===== config.mk =====
export PLATFORM = sky130hd
export DESIGN_NAME = rbsi_merge
export DESIGN_NICKNAME = d
export VERILOG_FILES = /design/src/sv/assert_macros.svh /design/src/sv/rbsi_pkg.sv /design/src/sv/rbsi_merge.sv
export SDC_FILE = /design/constraint.sdc
export NUM_CORES = 2
export LEC_CHECK = 0
export ABC_CLOCK_PERIOD_IN_PS = 5900
export BUFFER_PORTS_ARGS = -buffer_cell sky130_fd_sc_hd__buf_2
export CORE_ASPECT_RATIO = 1.5
export CORE_UTILIZATION = 62
export CTS_BUF_LIST = sky130_fd_sc_hd__clkbuf_4
export DETAILED_ROUTE_END_ITERATION = 8
export PLACE_DENSITY = 0.83
export SYNTH_ARGS = -nofsm -noshare
export SYNTH_HDL_FRONTEND = slang
export SYNTH_SLANG_ARGS = --single-unit
export TNS_END_PERCENT = 50

===== constraint.sdc =====
create_clock -name clock -period 5.9 [get_ports clock]
set_input_delay 1.77 -clock clock [delete_from_list [all_inputs] [get_ports clock]]
set_output_delay 1.77 -clock clock [all_outputs]
set_load 0.03 [all_outputs]

===== src/sv/assert_macros.svh =====
// ---------------------------------------------------------------------------
// Assertion macros
// Shared concurrent assertion forms, clocked on clock and disabled in reset.
// ---------------------------------------------------------------------------
`ifndef ASSERT_MACROS_SVH
`define ASSERT_MACROS_SVH

// Same-cycle implication.
`define RBSI_ASSERT_IMPL(lbl, ante, cons, msg) \
   lbl: assert property (@(posedge clock) disable iff (reset) (ante) |-> (cons)) \
      else $error(msg);

// Next-cycle implication.
`define RBSI_ASSERT_NEXT(lbl, ante, cons, msg) \
   lbl: assert property (@(posedge clock) disable iff (reset) (ante) |=> (cons)) \
      else $error(msg);

`endif


===== src/sv/rbsi_pkg.sv =====
// ---------------------------------------------------------------------------
// rbsi_pkg
// Types, constants and helpers of the ray/box slab intersection unit.
// ---------------------------------------------------------------------------
package rbsi_pkg;

   localparam int AXES  = 3;
   localparam int LANES = 2 * AXES;   // near and far division per axis
   localparam int Q_W   = 32;         // Q16.16 word
   localparam int NUM_W = 48;         // |plane - origin| * 2^16
   localparam int DEN_W = 32;         // |direction|
   localparam int T_W   = 50;         // signed distance with infinity codes

   localparam logic signed [T_W-1:0] T_POS_INF = {2'b00, {(T_W-2){1'b1}}};
   localparam logic signed [T_W-1:0] T_NEG_INF = -T_POS_INF;

   // Configuration register indexes.
   localparam logic [2:0] REG_MIN_X = 3'd0;
   localparam logic [2:0] REG_MIN_Y = 3'd1;
   localparam logic [2:0] REG_MIN_Z = 3'd2;
   localparam logic [2:0] REG_MAX_X = 3'd3;
   localparam logic [2:0] REG_MAX_Y = 3'd4;
   localparam logic [2:0] REG_MAX_Z = 3'd5;

   typedef struct packed {
      logic [LANES-1:0] neg;      // quotient sign per lane
      logic [AXES-1:0]  zero;     // direction component is zero
      logic [AXES-1:0]  in_slab;  // origin within slab, inclusive
   } side_type;

   typedef struct packed {
      logic [LANES-1:0][NUM_W-1:0] num;
      logic [LANES-1:0][DEN_W-1:0] den;
      side_type                    side;
   } div_in_type;

   typedef struct packed {
      logic [LANES-1:0][NUM_W-1:0] quo;
      side_type                    side;
   } div_out_type;

   typedef struct packed {
      logic            hit;
      logic [Q_W-1:0]  t_enter;
      logic [Q_W-1:0]  t_exit;
   } result_type;

   function automatic logic [Q_W-1:0] sat_q(input logic signed [T_W-1:0] v);
      logic signed [T_W-1:0] hi;
      logic signed [T_W-1:0] lo;
      hi = T_W'(64'sd2147483647);
      lo = -T_W'(64'sd2147483648);
      if (v > hi) begin
         return 32'h7FFF_FFFF;
      end else if (v < lo) begin
         return 32'h8000_0000;
      end
      return v[Q_W-1:0];
   endfunction

endpackage


===== src/sv/rbsi_merge.sv =====
// ---------------------------------------------------------------------------
// rbsi_merge
// Signs the quotients, then narrows the interval over x and y, then z.
// ---------------------------------------------------------------------------
module rbsi_merge import rbsi_pkg::*; (
   input  logic        clock,
   input  logic        reset,
   input  logic        en,
   input  logic        in_valid,
   input  div_out_type in_data,
   output logic        out_valid,
   output result_type  out_data
);

   logic signed [T_W-1:0] tn_ff [AXES];
   logic signed [T_W-1:0] tn_in [AXES];
   logic signed [T_W-1:0] tf_ff [AXES];
   logic signed [T_W-1:0] tf_in [AXES];
   logic [AXES-1:0]       ok_ff, ok_in;
   logic                  v1_ff;

   logic signed [T_W-1:0] xn_ff, xn_in, xf_ff, xf_in, zn_ff, zf_ff;
   logic                  h2_ff, h2_in, okz_ff, v2_ff;

   always_comb begin
      logic signed [T_W-1:0] qn;
      logic signed [T_W-1:0] qf;
      for (int a = 0; a < AXES; a++) begin
         qn = $signed({2'b00, in_data.quo[2*a]});
         qf = $signed({2'b00, in_data.quo[2*a+1]});
         if (in_data.side.neg[2*a])   qn = -qn;
         if (in_data.side.neg[2*a+1]) qf = -qf;
         tn_in[a] = in_data.side.zero[a] ? T_NEG_INF : qn;
         tf_in[a] = in_data.side.zero[a] ? T_POS_INF : qf;
         ok_in[a] = !in_data.side.zero[a] || in_data.side.in_slab[a];
      end
   end

   always_comb begin
      h2_in = ok_ff[0] && ok_ff[1] && !(tn_ff[0] > tf_ff[1] || tn_ff[1] > tf_ff[0]);
      xn_in = (tn_ff[1] > tn_ff[0]) ? tn_ff[1] : tn_ff[0];
      xf_in = (tf_ff[1] < tf_ff[0]) ? tf_ff[1] : tf_ff[0];
   end

   always_ff @(posedge clock) begin
      if (reset) begin
         v1_ff <= 1'b0;
         v2_ff <= 1'b0;
      end else if (en) begin
         v1_ff <= in_valid;
         v2_ff <= v1_ff;
      end
      if (en) begin
         tn_ff  <= tn_in;
         tf_ff  <= tf_in;
         ok_ff  <= ok_in;
         h2_ff  <= h2_in;
         xn_ff  <= xn_in;
         xf_ff  <= xf_in;
         zn_ff  <= tn_ff[2];
         zf_ff  <= tf_ff[2];
         okz_ff <= ok_ff[2];
      end
   end

   always_comb begin
      logic                  hit;
      logic signed [T_W-1:0] rn;
      logic signed [T_W-1:0] rf;
      hit = h2_ff && okz_ff && !(xn_ff > zf_ff || zn_ff > xf_ff);
      rn  = (zn_ff > xn_ff) ? zn_ff : xn_ff;
      rf  = (zf_ff < xf_ff) ? zf_ff : xf_ff;
      out_data.hit     = hit;
      out_data.t_enter = hit ? sat_q(rn) : '0;
      out_data.t_exit  = hit ? sat_q(rf) : '0;
   end

   assign out_valid = v2_ff;

endmodule


==> results.md <==
- Sequential elements use a little over two fifths of the synthesized area.
- The root buffer cell chosen for the clock tree is sky130_fd_sc_hd__clkbuf_4.
- The clock arrives with between 0.04 and 0.05 ns of skew.
- The final number of max-transition violations is 0.
- The most used flip-flop cell after synthesis is sky130_fd_sc_hd__edfxtp_1.
- The number of hold buffers added after CTS is 0.
- The width of the chip is 196.0 um.
- The critical path startpoint category is a flip-flop.
- The checks that failed: setup timing.
- The final routed wirelength across all metal layers is 110900 um.
- The placeable core area is ~56000 um2.
- The synthesized netlist occupies a cell area of between 30000 and 40000 um2.
- After clock tree synthesis, the clock-pin slew on the worst setup and hold paths is 0.08 ns.
- The number of global-route vias before repair was between 20000 and 30000.
- Headroom to the max-slew limit came out at 24.43%.
- In this run the worst path has a maximum fanout of 15.
- The number of inserted filler cells in the final layout is a little under 4000.
- Once placement completed, the tool counted placed cells totaling about 4400.
- Measured along the y axis, the die boundary spans about 290 um.
- The longest clock path from root to sink contains 3 buffers.
- Across the run, the number of max-cap violations was 0.
- The average wire per standard cell is around 23 um.
- The number of failing hold endpoints at the final stage was 0.
- The flip-flop and latch count after synthesis is about 510.
- The worst min-delay path category is reg2reg.
- The number of port buffers is ~370.
- The number of antenna violations at the first check in global routing is 13.
- The minimum clock period after layout is ~6.4 ns.
- The remaining antenna violation count after routing is 0.
- The count of cells in the finished layout, fillers not included, comes to between 4000 and 5000.
- The post-synthesis cell count is 3406.
- Setup repair after global routing could not meet its margin everywhere.
- Synthesis produced a netlist with a net count of approximately 4100.
- Across every metal layer, demand over resource in global routing totals 36.99%.
- The power per cell area is 267.7 nW/um2.
- In this run the mean area of a mapped cell was ~10 um2.
- The total number of yosys warnings is 0.
- The top cell type's share of synthesized area is roughly 43%.
- Summed over all layers, the global routing overflow is 0.
- The critical path data required time is ~4.1 ns.
- The detailed-route vias per instance is 6.367.
- The number of CTS-inserted buffers is 117.
- The first-pass GRT wire length is 160000 um.
- The highest clock frequency the design can meet is roughly 0.16 GHz.
- CTS saw between 500 and 600 sinks.
- The peak ir drop on the vdd network is ~0.19 mV.
- The die outline area is 57420 um2.
- The placed instances occupy a cell area of roughly 38000 um2.
- After synthesis, the share of flip-flops with an asynchronous set or reset is 0%.
- For this run, the detailed router's first-pass iteration total came to 8.
- The count of standard-cell rows is 106.
- The clock insertion delay at the later pin of the skew report is 0.94 ns.
- The I/O pin total is 370.
- The final net count is roughly 4600.
- The violation count after the first detailed-routing iteration is 2225.
- Detailed placement finished with a half-perimeter wire length of 80300 um.
- The number of enable-type register cells in the synthesized netlist is 505.
- At the pin with the least slew margin, the transition time is 1.123 ns.
- Compared with the post-synthesis result, the final layout area differs by 18.48%.
- TritonCTS built the clock tree.
- The classification of the worst setup path is reg2out.
- STA classifies the critical path endpoint as a primary output.
- The final worst slack is -0.5193 ns.
- The H-tree generated during clock tree synthesis spans 3 levels.
- The number of vias in the routed layout is 30070.
- By area the synthesized netlist is led by sky130_fd_sc_hd__edfxtp_1 43%, sky130_fd_sc_hd__ha_1 14%, sky130_fd_sc_hd__xor2_1 6.0%, sky130_fd_sc_hd__inv_1 3.6%, sky130_fd_sc_hd__nand2_1 2.9%.
- Setup violations remaining at the end of the flow were counted as 65.
- The run finished, with violations left.
- The biggest area contributor in the post-synthesis netlist is sky130_fd_sc_hd__edfxtp_1.
- The starting density of the core is between 60 and 70%.
- The unique cell type count in the Yosys netlist is just over 70.
- For this run, design rule violations remaining after detail routing come to 0.
- The finished layout cell area is around 41000 um2.
- Summed over all cells, the static leakage comes to roughly 18 nW.
- Routability-driven placement finished with a final weighted congestion of slightly above 1.
- Of the available clock period, the critical path in the final layout requires 108.8%.
- Entering global routing, the biggest net connects between 100 and 150 pins.
- The worst hold slack across all endpoints is between 0.3 and 0.4 ns.
- Cells with a size suffix above 1 make up a little under a quarter of the layout.
- The data arrival time at the worst-slack endpoint is ~4.7 ns.
[Yosys cell counts, types with 5 or more instances]
cell                        instances
sky130_fd_sc_hd__o41ai_1           48
sky130_fd_sc_hd__xor2_1           238
sky130_fd_sc_hd__nand3_1           46
sky130_fd_sc_hd__or2_2             23
sky130_fd_sc_hd__o31ai_1           76
sky130_fd_sc_hd__o211ai_1          14
sky130_fd_sc_hd__a221o_1            8
sky130_fd_sc_hd__nand2_1          273
sky130_fd_sc_hd__o21ai_0          155
sky130_fd_sc_hd__a21o_1            81
sky130_fd_sc_hd__nor2_1           245
sky130_fd_sc_hd__inv_1            338
sky130_fd_sc_hd__nor2b_1           15
sky130_fd_sc_hd__mux2_2            51
sky130_fd_sc_hd__a221oi_1          10
sky130_fd_sc_hd__a2111oi_0         35
sky130_fd_sc_hd__a211o_1            5
sky130_fd_sc_hd__nand2b_1          19
sky130_fd_sc_hd__a211oi_1          47
sky130_fd_sc_hd__buf_1             10
sky130_fd_sc_hd__or4_1             34
sky130_fd_sc_hd__edfxtp_1         505
sky130_fd_sc_hd__and2_1             6
sky130_fd_sc_hd__nor4_1            55
sky130_fd_sc_hd__and4_1             6
sky130_fd_sc_hd__clkbuf_1          97
sky130_fd_sc_hd__xnor2_1           24
sky130_fd_sc_hd__or3_1             54
sky130_fd_sc_hd__nor3_1            62
sky130_fd_sc_hd__a21oi_1          139
sky130_fd_sc_hd__ha_1             404
sky130_fd_sc_hd__nand4_1           99
sky130_fd_sc_hd__and3_1            16
sky130_fd_sc_hd__o21a_1             8
sky130_fd_sc_hd__mux2i_1           91
[cells in the final DEF (no fill, tap or decap), drive strengths merged, types with 19 or more instances in the layout]
master | Yosys | routed
a2111oi | 35 | 35
a211oi | 47 | 47
a21o | 81 | 81
a21oi | 139 | 139
buf | 13 | 503
clkbuf | 97 | 164
clkinv | 4 | 43
edfxtp | 505 | 505
ha | 404 | 404
inv | 338 | 340
mux2 | 51 | 51
mux2i | 91 | 91
nand2 | 273 | 273
nand2b | 19 | 19
nand3 | 46 | 46
nand4 | 99 | 99
nor2 | 245 | 245
nor3 | 62 | 62
nor4 | 56 | 56
o21ai | 155 | 155
o31ai | 78 | 78
o41ai | 50 | 50
or2 | 25 | 25
or3 | 56 | 56
or4 | 36 | 36
xnor2 | 24 | 24
xor2 | 238 | 238
[sequential cells by signal (all words and copies together) (netlist names), 3 cells and up]
register	cells
ok_ff	3
xn_ff	50
zn_ff	50
xf_ff	50
tf_ff	150
tn_ff	150
zf_ff	50
[metrics by stage]
stage	utilization (%)	worst slack [ns]	power, W	TNS (ns)
2_1_floorplan	-	-0.1042	0.006490	-3.127
3_3_place_gp	67.91	0.2239	0.007507	0
3_5_place_dp	67.91	0.2638	0.007578	0
4_1_cts	73.04	-0.2140	0.01076	-8.039
5_1_grt	74.43	-0.5609	0.01157	-27.49
6_report	74.44	-0.5193	0.01110	-25.58
[report_power, final]
group          internal [W]  total [W]  switching, W
logic               0.00143    0.00344       0.00201
clock network       0.00140    0.00287       0.00148
registers           0.00444    0.00479      0.000341
[layer usage]
layer	vias to the layer above	track usage (%)	wire (um)
met1	13990	43.34	39650
met3	480	6.600	10260
met4	12	27.46	9455
li1	13750	-	-
met5	-	0	76
met2	1831	60.83	51470
[worst max-delay path, stage by stage (launching register included)]
cell and delay, ns:
sky130_fd_sc_hd__edfxtp_1 0.44, sky130_fd_sc_hd__buf_6 0.16, sky130_fd_sc_hd__inv_4 0.05, sky130_fd_sc_hd__ha_4 0.20, sky130_fd_sc_hd__a21oi_1 0.20, sky130_fd_sc_hd__nand2_1 0.09, sky130_fd_sc_hd__a221o_1 0.35, sky130_fd_sc_hd__a2111oi_4 0.46
sky130_fd_sc_hd__o211ai_1 0.19, sky130_fd_sc_hd__mux2_4 0.38, sky130_fd_sc_hd__mux2i_4 0.26, sky130_fd_sc_hd__buf_6 0.24, sky130_fd_sc_hd__a2111oi_2 0.44, sky130_fd_sc_hd__buf_4 0.23
[kinds of logic (layout without fill, tap and decap cells)]
family                     count (synthesis)  after routing  synth area share, %
and+or+nand+nor                          976            976                13.72
other                                      0              7                    0
DFF                                      507            507                43.44
xor gates and xnor gates                 262            262                6.557
buffers and inverters                    452           1056                4.858
muxes                                    142            142                4.244
AOI/OAI and AO/OA                        663            667                12.74
adders and majority gates                404            404                14.44
[layout make-up]
type	instances	area (um2)	share of cell area, %
Multi-Input combinational cell	2451	19150	46.17
Clock inverter	47	281.5	0.6789
Clock buffer	161	1209	2.915
Antenna cell	7	17.52	0.04224
Timing Repair Buffer	506	3442	8.301
Tap cell	702	878.3	2.118
Inverter	342	1286	3.102
Sequential cell	507	15200	36.67
[repair_timing]
item                                    in CTS  in global routing
cloned                                       8                  3
setup buffers                               53                 30
endpoints found under the setup margin      65                 65
pin swaps                                   23                 43
endpoints found under the hold margin        0                  0
resized for setup                          228                 89
[path summary, 6_finish.rpt]
check,slack [ns],from,end,depth (start not counted)
max,-0.52,xn_ff[8]$_DFFE_PP_,out_data[62],13
min reg2reg,0.39,tf_ff[3]$_SDFFCE_PP1P_,zf_ff[3]$_DFFE_PP_,0
max reg2reg,1.74,tn_ff[123]$_SDFFCE_PP0P_,xn_ff[2]$_DFFE_PP_,11
min,0.39,tf_ff[3]$_SDFFCE_PP1P_,zf_ff[3]$_DFFE_PP_,0
Note: power is estimated with default switching activity, not from simulation.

◆ PROBLEM REQUIREMENTS
Looking at the material above, please copy exactly every line from its first line through the line containing "export SYNTH_SLANG_ARGS = --single-unit", with both ends included and nothing else.

◆ TASK ANSWER
===== config.mk =====
export PLATFORM = sky130hd
export DESIGN_NAME = rbsi_merge
export DESIGN_NICKNAME = d
export VERILOG_FILES = /design/src/sv/assert_macros.svh /design/src/sv/rbsi_pkg.sv /design/src/sv/rbsi_merge.sv
export SDC_FILE = /design/constraint.sdc
export NUM_CORES = 2
export LEC_CHECK = 0
export ABC_CLOCK_PERIOD_IN_PS = 5900
export BUFFER_PORTS_ARGS = -buffer_cell sky130_fd_sc_hd__buf_2
export CORE_ASPECT_RATIO = 1.5
export CORE_UTILIZATION = 62
export CTS_BUF_LIST = sky130_fd_sc_hd__clkbuf_4
export DETAILED_ROUTE_END_ITERATION = 8
export PLACE_DENSITY = 0.83
export SYNTH_ARGS = -nofsm -noshare
export SYNTH_HDL_FRONTEND = slang
export SYNTH_SLANG_ARGS = --single-unit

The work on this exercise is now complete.